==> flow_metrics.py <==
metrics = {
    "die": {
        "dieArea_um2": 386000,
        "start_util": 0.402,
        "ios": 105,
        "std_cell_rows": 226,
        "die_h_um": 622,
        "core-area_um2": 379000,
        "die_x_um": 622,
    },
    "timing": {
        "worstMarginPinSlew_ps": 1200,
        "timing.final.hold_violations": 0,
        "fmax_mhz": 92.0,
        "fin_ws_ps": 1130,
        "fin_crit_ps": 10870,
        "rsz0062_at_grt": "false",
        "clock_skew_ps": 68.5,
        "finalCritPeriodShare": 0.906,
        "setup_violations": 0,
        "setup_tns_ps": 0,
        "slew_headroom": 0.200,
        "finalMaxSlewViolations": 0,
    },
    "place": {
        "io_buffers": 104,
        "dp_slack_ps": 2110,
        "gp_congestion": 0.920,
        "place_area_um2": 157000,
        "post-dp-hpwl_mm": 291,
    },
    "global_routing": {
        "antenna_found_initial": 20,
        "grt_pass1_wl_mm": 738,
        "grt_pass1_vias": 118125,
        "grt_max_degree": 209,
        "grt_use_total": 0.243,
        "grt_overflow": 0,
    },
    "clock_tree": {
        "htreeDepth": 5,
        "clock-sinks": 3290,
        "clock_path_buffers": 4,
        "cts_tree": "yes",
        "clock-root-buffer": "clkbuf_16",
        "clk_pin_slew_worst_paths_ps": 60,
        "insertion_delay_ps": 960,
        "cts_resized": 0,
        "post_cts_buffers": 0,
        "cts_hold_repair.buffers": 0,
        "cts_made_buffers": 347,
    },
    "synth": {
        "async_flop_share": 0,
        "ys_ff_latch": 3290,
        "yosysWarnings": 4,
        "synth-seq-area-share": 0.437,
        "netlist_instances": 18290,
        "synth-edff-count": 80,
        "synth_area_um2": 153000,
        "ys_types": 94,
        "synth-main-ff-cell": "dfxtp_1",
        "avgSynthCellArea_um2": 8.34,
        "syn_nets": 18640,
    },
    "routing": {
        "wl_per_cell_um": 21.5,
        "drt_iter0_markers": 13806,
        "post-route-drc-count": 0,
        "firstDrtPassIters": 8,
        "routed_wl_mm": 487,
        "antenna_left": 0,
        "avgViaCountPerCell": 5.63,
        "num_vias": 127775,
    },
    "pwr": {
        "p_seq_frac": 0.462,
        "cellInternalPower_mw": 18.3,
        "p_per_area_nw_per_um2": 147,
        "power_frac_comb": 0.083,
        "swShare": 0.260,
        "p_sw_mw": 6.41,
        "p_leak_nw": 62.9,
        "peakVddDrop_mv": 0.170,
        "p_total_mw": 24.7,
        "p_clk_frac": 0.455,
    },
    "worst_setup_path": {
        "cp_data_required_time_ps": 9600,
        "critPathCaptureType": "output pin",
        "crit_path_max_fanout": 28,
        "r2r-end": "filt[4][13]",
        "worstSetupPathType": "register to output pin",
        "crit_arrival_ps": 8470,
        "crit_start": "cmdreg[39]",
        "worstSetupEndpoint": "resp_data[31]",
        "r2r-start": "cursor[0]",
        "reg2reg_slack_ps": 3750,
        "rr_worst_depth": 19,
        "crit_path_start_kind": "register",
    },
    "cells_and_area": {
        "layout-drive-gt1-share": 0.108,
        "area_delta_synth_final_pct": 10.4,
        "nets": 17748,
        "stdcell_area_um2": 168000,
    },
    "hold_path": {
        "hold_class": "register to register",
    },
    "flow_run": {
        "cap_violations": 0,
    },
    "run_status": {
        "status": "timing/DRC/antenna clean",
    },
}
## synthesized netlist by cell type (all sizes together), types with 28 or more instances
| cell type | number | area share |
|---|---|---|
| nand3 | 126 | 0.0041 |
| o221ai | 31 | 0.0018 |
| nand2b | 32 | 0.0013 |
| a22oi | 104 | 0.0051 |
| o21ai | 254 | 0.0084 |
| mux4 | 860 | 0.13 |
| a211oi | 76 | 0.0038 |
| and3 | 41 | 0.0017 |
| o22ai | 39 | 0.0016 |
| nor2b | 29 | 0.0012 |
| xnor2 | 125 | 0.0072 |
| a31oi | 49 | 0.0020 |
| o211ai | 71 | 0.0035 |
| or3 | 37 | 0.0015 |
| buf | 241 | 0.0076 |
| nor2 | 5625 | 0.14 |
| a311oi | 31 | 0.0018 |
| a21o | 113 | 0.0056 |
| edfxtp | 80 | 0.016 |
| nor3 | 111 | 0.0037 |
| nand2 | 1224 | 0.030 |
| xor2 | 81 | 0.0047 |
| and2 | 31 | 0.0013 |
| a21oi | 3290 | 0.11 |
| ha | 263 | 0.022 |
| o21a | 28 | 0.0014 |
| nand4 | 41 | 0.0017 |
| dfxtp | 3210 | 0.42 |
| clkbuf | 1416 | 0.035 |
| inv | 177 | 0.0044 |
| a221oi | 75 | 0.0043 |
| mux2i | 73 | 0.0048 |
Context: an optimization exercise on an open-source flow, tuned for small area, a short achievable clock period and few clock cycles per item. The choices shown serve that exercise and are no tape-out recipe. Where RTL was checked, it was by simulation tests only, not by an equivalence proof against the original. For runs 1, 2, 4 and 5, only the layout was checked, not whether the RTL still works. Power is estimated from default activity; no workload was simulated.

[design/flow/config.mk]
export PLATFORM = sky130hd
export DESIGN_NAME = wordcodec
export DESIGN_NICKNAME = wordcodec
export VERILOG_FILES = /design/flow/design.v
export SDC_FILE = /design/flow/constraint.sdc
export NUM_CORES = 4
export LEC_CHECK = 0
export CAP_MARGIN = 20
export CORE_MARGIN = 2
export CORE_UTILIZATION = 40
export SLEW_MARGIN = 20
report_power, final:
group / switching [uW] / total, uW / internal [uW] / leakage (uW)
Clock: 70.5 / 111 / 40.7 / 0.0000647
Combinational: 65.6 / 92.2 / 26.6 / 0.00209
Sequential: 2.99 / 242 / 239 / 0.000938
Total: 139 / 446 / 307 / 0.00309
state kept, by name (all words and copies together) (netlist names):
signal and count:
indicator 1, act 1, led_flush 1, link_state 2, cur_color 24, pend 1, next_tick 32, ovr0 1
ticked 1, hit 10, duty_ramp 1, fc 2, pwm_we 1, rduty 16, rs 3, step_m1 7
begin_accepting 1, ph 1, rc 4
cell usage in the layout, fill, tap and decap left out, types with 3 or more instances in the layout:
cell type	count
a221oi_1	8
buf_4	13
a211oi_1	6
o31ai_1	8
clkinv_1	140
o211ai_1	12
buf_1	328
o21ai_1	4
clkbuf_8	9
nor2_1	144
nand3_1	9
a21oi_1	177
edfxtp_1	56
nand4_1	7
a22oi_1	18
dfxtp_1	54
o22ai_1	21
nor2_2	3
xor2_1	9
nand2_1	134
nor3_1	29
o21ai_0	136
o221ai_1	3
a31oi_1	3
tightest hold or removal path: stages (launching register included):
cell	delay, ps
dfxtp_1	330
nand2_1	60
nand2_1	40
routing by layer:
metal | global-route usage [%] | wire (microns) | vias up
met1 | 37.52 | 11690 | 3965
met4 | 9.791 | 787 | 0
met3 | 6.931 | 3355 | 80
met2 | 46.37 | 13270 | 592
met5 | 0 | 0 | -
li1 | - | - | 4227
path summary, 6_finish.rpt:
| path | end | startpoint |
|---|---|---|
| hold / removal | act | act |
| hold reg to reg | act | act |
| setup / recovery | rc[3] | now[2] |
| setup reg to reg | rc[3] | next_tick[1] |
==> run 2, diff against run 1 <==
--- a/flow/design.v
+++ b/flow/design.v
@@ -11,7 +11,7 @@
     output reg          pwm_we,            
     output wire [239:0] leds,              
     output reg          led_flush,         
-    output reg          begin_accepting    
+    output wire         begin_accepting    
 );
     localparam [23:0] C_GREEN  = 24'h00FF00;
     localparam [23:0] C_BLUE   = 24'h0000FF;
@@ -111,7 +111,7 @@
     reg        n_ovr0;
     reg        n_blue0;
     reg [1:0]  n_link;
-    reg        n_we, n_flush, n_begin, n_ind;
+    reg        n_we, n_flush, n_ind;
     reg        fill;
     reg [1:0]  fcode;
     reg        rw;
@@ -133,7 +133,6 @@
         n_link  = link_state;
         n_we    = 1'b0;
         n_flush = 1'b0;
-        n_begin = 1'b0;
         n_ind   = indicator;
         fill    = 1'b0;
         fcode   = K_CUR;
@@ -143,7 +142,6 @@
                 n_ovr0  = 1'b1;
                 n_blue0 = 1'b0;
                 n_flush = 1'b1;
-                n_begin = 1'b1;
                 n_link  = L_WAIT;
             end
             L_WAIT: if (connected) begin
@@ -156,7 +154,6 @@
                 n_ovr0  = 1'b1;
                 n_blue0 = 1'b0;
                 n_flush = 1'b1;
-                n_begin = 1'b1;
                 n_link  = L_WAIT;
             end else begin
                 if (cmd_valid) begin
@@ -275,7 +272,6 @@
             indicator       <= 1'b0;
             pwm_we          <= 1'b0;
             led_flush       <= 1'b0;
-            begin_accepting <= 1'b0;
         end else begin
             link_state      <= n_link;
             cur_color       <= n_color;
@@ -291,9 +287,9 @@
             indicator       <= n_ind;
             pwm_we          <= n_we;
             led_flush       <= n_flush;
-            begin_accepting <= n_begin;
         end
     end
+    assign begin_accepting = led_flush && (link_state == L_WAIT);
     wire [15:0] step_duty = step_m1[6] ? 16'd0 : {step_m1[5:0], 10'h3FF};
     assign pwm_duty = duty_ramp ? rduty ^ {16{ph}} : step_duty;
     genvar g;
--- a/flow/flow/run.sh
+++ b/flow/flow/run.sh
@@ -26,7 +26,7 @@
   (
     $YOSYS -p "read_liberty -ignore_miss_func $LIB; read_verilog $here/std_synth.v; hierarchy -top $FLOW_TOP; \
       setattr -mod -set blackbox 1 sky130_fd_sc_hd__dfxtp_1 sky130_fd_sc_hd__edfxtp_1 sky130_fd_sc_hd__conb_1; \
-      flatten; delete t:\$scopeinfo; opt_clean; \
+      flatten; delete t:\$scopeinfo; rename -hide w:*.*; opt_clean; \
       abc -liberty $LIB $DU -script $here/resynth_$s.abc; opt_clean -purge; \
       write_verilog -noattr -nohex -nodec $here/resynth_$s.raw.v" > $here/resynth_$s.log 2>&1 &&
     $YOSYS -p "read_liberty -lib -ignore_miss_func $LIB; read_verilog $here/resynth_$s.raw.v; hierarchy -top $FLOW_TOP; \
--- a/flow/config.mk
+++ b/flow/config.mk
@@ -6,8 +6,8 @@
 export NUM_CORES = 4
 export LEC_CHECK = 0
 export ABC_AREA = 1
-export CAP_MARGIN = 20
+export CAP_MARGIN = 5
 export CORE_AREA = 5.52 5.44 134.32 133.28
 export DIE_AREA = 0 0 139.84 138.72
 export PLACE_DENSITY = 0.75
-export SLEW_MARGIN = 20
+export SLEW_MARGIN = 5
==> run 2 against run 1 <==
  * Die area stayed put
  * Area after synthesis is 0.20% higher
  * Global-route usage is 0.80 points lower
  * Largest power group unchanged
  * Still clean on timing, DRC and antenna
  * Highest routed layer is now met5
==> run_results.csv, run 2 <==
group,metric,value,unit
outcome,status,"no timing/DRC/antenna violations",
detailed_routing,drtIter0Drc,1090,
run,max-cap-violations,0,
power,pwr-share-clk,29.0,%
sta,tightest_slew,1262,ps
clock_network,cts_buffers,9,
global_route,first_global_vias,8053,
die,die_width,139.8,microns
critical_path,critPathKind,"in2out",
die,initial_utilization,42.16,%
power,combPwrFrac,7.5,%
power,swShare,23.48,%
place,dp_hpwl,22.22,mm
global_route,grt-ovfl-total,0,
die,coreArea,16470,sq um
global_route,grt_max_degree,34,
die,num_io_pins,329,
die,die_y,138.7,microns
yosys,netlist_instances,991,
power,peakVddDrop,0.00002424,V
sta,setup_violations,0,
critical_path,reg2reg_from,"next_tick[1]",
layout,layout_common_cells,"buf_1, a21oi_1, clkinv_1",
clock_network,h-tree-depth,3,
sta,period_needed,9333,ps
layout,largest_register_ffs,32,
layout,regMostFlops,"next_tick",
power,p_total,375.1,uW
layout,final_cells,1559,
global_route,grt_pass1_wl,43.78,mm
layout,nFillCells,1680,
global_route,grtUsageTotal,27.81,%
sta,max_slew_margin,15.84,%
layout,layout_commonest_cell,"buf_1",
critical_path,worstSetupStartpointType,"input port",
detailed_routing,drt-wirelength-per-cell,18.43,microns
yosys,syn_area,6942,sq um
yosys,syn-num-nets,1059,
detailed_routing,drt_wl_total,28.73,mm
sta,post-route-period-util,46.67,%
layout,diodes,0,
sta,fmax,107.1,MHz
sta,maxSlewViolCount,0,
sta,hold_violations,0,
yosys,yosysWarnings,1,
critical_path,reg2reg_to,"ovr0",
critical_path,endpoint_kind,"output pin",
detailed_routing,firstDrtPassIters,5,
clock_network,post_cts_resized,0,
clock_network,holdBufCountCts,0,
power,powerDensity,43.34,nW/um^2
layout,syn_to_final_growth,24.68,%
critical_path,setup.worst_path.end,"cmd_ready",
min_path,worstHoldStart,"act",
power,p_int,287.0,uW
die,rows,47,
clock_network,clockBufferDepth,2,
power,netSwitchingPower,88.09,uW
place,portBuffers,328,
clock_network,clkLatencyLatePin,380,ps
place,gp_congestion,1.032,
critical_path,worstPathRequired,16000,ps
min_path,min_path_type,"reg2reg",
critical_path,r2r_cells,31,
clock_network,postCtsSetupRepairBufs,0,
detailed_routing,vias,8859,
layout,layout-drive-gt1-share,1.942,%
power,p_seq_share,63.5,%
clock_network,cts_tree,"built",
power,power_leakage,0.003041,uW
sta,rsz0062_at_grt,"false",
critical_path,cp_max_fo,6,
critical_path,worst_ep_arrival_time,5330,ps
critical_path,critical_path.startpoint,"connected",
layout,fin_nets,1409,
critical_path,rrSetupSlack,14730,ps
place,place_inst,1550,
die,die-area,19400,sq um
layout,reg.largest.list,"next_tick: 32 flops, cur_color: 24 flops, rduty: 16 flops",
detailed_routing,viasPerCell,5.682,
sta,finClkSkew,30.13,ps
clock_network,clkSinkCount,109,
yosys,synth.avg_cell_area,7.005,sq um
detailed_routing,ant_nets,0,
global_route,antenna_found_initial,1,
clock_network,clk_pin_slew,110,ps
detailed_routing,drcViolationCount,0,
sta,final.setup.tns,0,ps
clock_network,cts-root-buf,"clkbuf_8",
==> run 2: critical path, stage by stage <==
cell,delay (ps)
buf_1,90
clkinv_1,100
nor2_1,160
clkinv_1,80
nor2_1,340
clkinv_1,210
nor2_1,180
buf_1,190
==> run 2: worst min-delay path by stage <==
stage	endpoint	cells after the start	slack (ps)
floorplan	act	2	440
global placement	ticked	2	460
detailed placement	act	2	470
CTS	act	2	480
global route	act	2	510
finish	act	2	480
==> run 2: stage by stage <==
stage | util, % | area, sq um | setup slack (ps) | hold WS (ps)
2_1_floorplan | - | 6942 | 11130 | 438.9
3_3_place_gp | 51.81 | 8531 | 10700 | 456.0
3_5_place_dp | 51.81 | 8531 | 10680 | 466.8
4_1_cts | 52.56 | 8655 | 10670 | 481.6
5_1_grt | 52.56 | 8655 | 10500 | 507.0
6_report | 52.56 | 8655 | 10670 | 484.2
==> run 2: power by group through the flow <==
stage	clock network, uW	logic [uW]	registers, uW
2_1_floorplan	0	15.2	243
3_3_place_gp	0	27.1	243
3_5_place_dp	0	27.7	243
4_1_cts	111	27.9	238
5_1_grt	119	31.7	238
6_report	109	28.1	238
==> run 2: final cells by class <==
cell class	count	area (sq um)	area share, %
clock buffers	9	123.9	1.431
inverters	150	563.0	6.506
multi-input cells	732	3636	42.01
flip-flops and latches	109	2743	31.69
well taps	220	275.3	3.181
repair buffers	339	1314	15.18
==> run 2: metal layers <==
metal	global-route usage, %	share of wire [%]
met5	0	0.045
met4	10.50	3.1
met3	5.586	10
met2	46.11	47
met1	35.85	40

- - - -

What you will do :: Using the records above, copy every line that has the word "drive" in it.

Answer to this exercise ::
        "layout-drive-gt1-share": 0.108,
layout,layout-drive-gt1-share,1.942,%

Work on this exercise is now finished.